# PROMPT:
Nothing outside the range below should be printed. Output exactly the lines from the line with "- CP Data Arrival Time: 5.41 ns" to the line with "- Crit start category: flop", both included.

# DATA SHOWN:
*** Block opens ***

**src/sv/hbra_pkg.sv**
```systemverilog
// Histogram bin range aligner: shared widths and the divider-to-back word.
// No dependencies.
`default_nettype none
package hbra_pkg;

  localparam int HW_W  = 32;
  localparam int DIV_W = 49;
  localparam int LIM_W = 52;
  localparam int SLK_W = 38;
  localparam int OUT_W = 48;
  localparam int CNT_W = 16;
  localparam int MAG_H = 26;
  localparam int PRD_W = 84;

  typedef logic signed [LIM_W-1:0] lim_t;
  typedef logic signed [SLK_W-1:0] slk_t;

  typedef struct packed {
    logic [DIV_W-1:0] qmin;
    logic [HW_W-1:0]  rmin;
    logic             nmin;
    logic [DIV_W-1:0] qmax;
    logic [HW_W-1:0]  rmax;
    logic             nmax;
    logic [HW_W-1:0]  hw;
  } hbra_div_t;

endpackage
`default_nettype wire

```
**src/sv/hbra_queue.sv**
```systemverilog
// Two-word queue between the divider front end and the alignment back end.
// Depends on hbra_pkg.
`default_nettype none
module hbra_queue import hbra_pkg::*; (
  input  wire logic      clk,
  input  wire logic      rst_n,
  input  wire logic      push,
  input  wire hbra_div_t push_word,
  input  wire logic      pop,
  output logic           nonempty,
  output logic           full,
  output hbra_div_t      pop_word
);

  hbra_div_t mem [0:1];
  logic       wp_r, rp_r;
  logic [1:0] cnt_r;

  always_ff @(posedge clk) begin
    if (push) mem[wp_r] <= push_word;
    if (!rst_n) begin
      wp_r  <= 1'b0;
      rp_r  <= 1'b0;
      cnt_r <= 2'd0;
    end else begin
      if (push) wp_r <= ~wp_r;
      if (pop && nonempty) rp_r <= ~rp_r;
      cnt_r <= cnt_r + 2'(push) - 2'(pop && nonempty);
    end
  end

  assign nonempty = (cnt_r != 2'd0);
  assign full     = (cnt_r == 2'd2);
  assign pop_word = mem[rp_r];

endmodule
`default_nettype wire

```
**config.mk**
```make
export PLATFORM = sky130hd
export DESIGN_NAME = hbra_queue
export DESIGN_NICKNAME = d
export VERILOG_FILES = /design/src/sv/hbra_pkg.sv /design/src/sv/hbra_queue.sv
export SDC_FILE = /design/constraint.sdc
export NUM_CORES = 1
export LEC_CHECK = 0
export BUFFER_PORTS_ARGS = -buffer_cell sky130_fd_sc_hd__buf_2
export CAP_MARGIN = 20
export CORE_UTILIZATION = 49
export CTS_BUF_LIST = sky130_fd_sc_hd__clkbuf_8
export DETAILED_ROUTE_END_ITERATION = 10
export PLACE_DENSITY_LB_ADDON = 0.15
export RECOVER_POWER = 50
export SYNTH_ARGS = -nofsm -noshare
export SYNTH_HDL_FRONTEND = slang
export SYNTH_SLANG_ARGS = --single-unit
```
**constraint.sdc**
```tcl
create_clock -name clk -period 9.8 [get_ports clk]
set_clock_uncertainty 0.05 [all_clocks]
set_input_delay 0 -clock clk [delete_from_list [all_inputs] [get_ports clk]]
set_output_delay 0 -clock clk [all_outputs]
set_load 0.05 [all_outputs]
```
==> impl_results.md <==
- Number of buffers created by CTS: 61
- Initial DRC Count: 372
- Final hold viol count: 0
- Synthesized area: 15000 um^2
- CTS tree: built
- Fill count: 2098
- Clock latency at the later pin of the worst-skew pair: 0.59 ns
- Simple-Gate Fraction of Synth Area: 0.360%
- Sink Count: 397
- Switching pwr: 0.00158 W
- Post-synth EDFFs: 392
- Total power: 0.00468 W
- DRC viols: 0
- # setup viols final: 0
- Wire length per cell: 18.8 um
- Initial antenna violation count: 1
- Root Buffer: clkbuf_8
- Clk pin slew, worst setup/hold paths: 0.07 ns
- Slew Limit Fails: 130
- Die width: 177 um
- Layout cells sized above 1: 41.9%
- GRT overflow: 0
- Mapped Cells: 633
- Num ports: 398
- R2r worst-path depth: 3
- Syn_nets: 835
- CP Data Arrival Time: 5.41 ns
- Clock power share: 26.2%
- Synth async-reset ratio: 0%
- Area of the multi-input gates: 2870 um^2
- Worst hold-check path type: input port to flop
- Cells on Worst Hold Path: 2
- Internal power: 0.00310 W
- Die H: 177 um
- Register Area: 11900 um^2
- Critical path class: flop to flop
- Via count: 8296
- Total Wirelength: 32200 um
- Seq/Total Area, Yosys: 79.3%
- Logic pwr share: 30.3%
- PD cells: 231 nW/um^2
- Mux share of post-synthesis cell area: 18.4%
- Compound-Gate Fraction of Synth Area: 0.100%
- Status: finished, violations left
- Rel. slew slack: -193%
- Post-route setup slack: 4.54 ns
- Leakage Power: 7.77 nW
- Crit start category: flop
- Commonest non-fill, non-tap cells in the layout: 392 x edfxtp_1, 274 x buf_2, 200 x dlygate4sd3_1, 140 x mux2_4, 117 x clkbuf_1
- Synth warn: 0
- #FFs+latches synth: 397
- Worst path required time: 9.95 ns
- Core Area: 29900 um^2
- Largest net degree at the start of global routing: 71
- RD Place Congestion: 0.771
- First-pass GRT wire length: 47000 um
- Post-synthesis xor/xnor area fraction: 0.151%
- Post-synthesis adder-cell area fraction: 0.167%
- Largest family of logic cells by synthesized area: multiplexers
- Port bufs: 397
- Drt pass-1 iters: 6
- Worst slew pin tran: 4.39 ns
- Max Fclk: 190 MHz
- Critical path peak fanout: 65
- Post-DP HPWL: 20600 um
- IR Drop Worst-Case VDD: 176 uV
- CP endpoint kind: flop
- Die Area: 31200 um^2
- Post-route ant nets: 0
- Pre-CTS setup slack: 6.65 ns
- Synth Flop Type: edfxtp_1
- Max-cap check violation count: 3
- Effective utilization at floorplan: 50.1%
- Gr usage total: 20.1%
- Area grow syn2layout: 35.2%
- Failing checks: max-capacitance violations, max-slew violations
- CTS max path bufs: 3
- Commonest non-fill, non-tap cell in the layout: edfxtp_1
- # diodes: 0
- TNS Setup: 0 ns
- CTS H-tree lvls: 2
- Minimum clock period: 5.26 ns
- RSZ-0062 raised after global routing: false
- Distinct cells, synth: 16
- Final period util: 53.7%
- Sw Ratio: 33.8%
- Cell Rows: 63
- Number of global-route vias before repair: 8777
- Reg power frac: 43.5%
- Count of nets after finishing: 1481
- Avg Vias per Cell: 4.83
- Mean Syn Cell Area: 23.6 um^2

*** Block closes ***

# EXERCISE ANSWER:
- CP Data Arrival Time: 5.41 ns
- Clock power share: 26.2%
- Synth async-reset ratio: 0%
- Area of the multi-input gates: 2870 um^2
- Worst hold-check path type: input port to flop
- Cells on Worst Hold Path: 2
- Internal power: 0.00310 W
- Die H: 177 um
- Register Area: 11900 um^2
- Critical path class: flop to flop
- Via count: 8296
- Total Wirelength: 32200 um
- Seq/Total Area, Yosys: 79.3%
- Logic pwr share: 30.3%
- PD cells: 231 nW/um^2
- Mux share of post-synthesis cell area: 18.4%
- Compound-Gate Fraction of Synth Area: 0.100%
- Status: finished, violations left
- Rel. slew slack: -193%
- Post-route setup slack: 4.54 ns
- Leakage Power: 7.77 nW
- Crit start category: flop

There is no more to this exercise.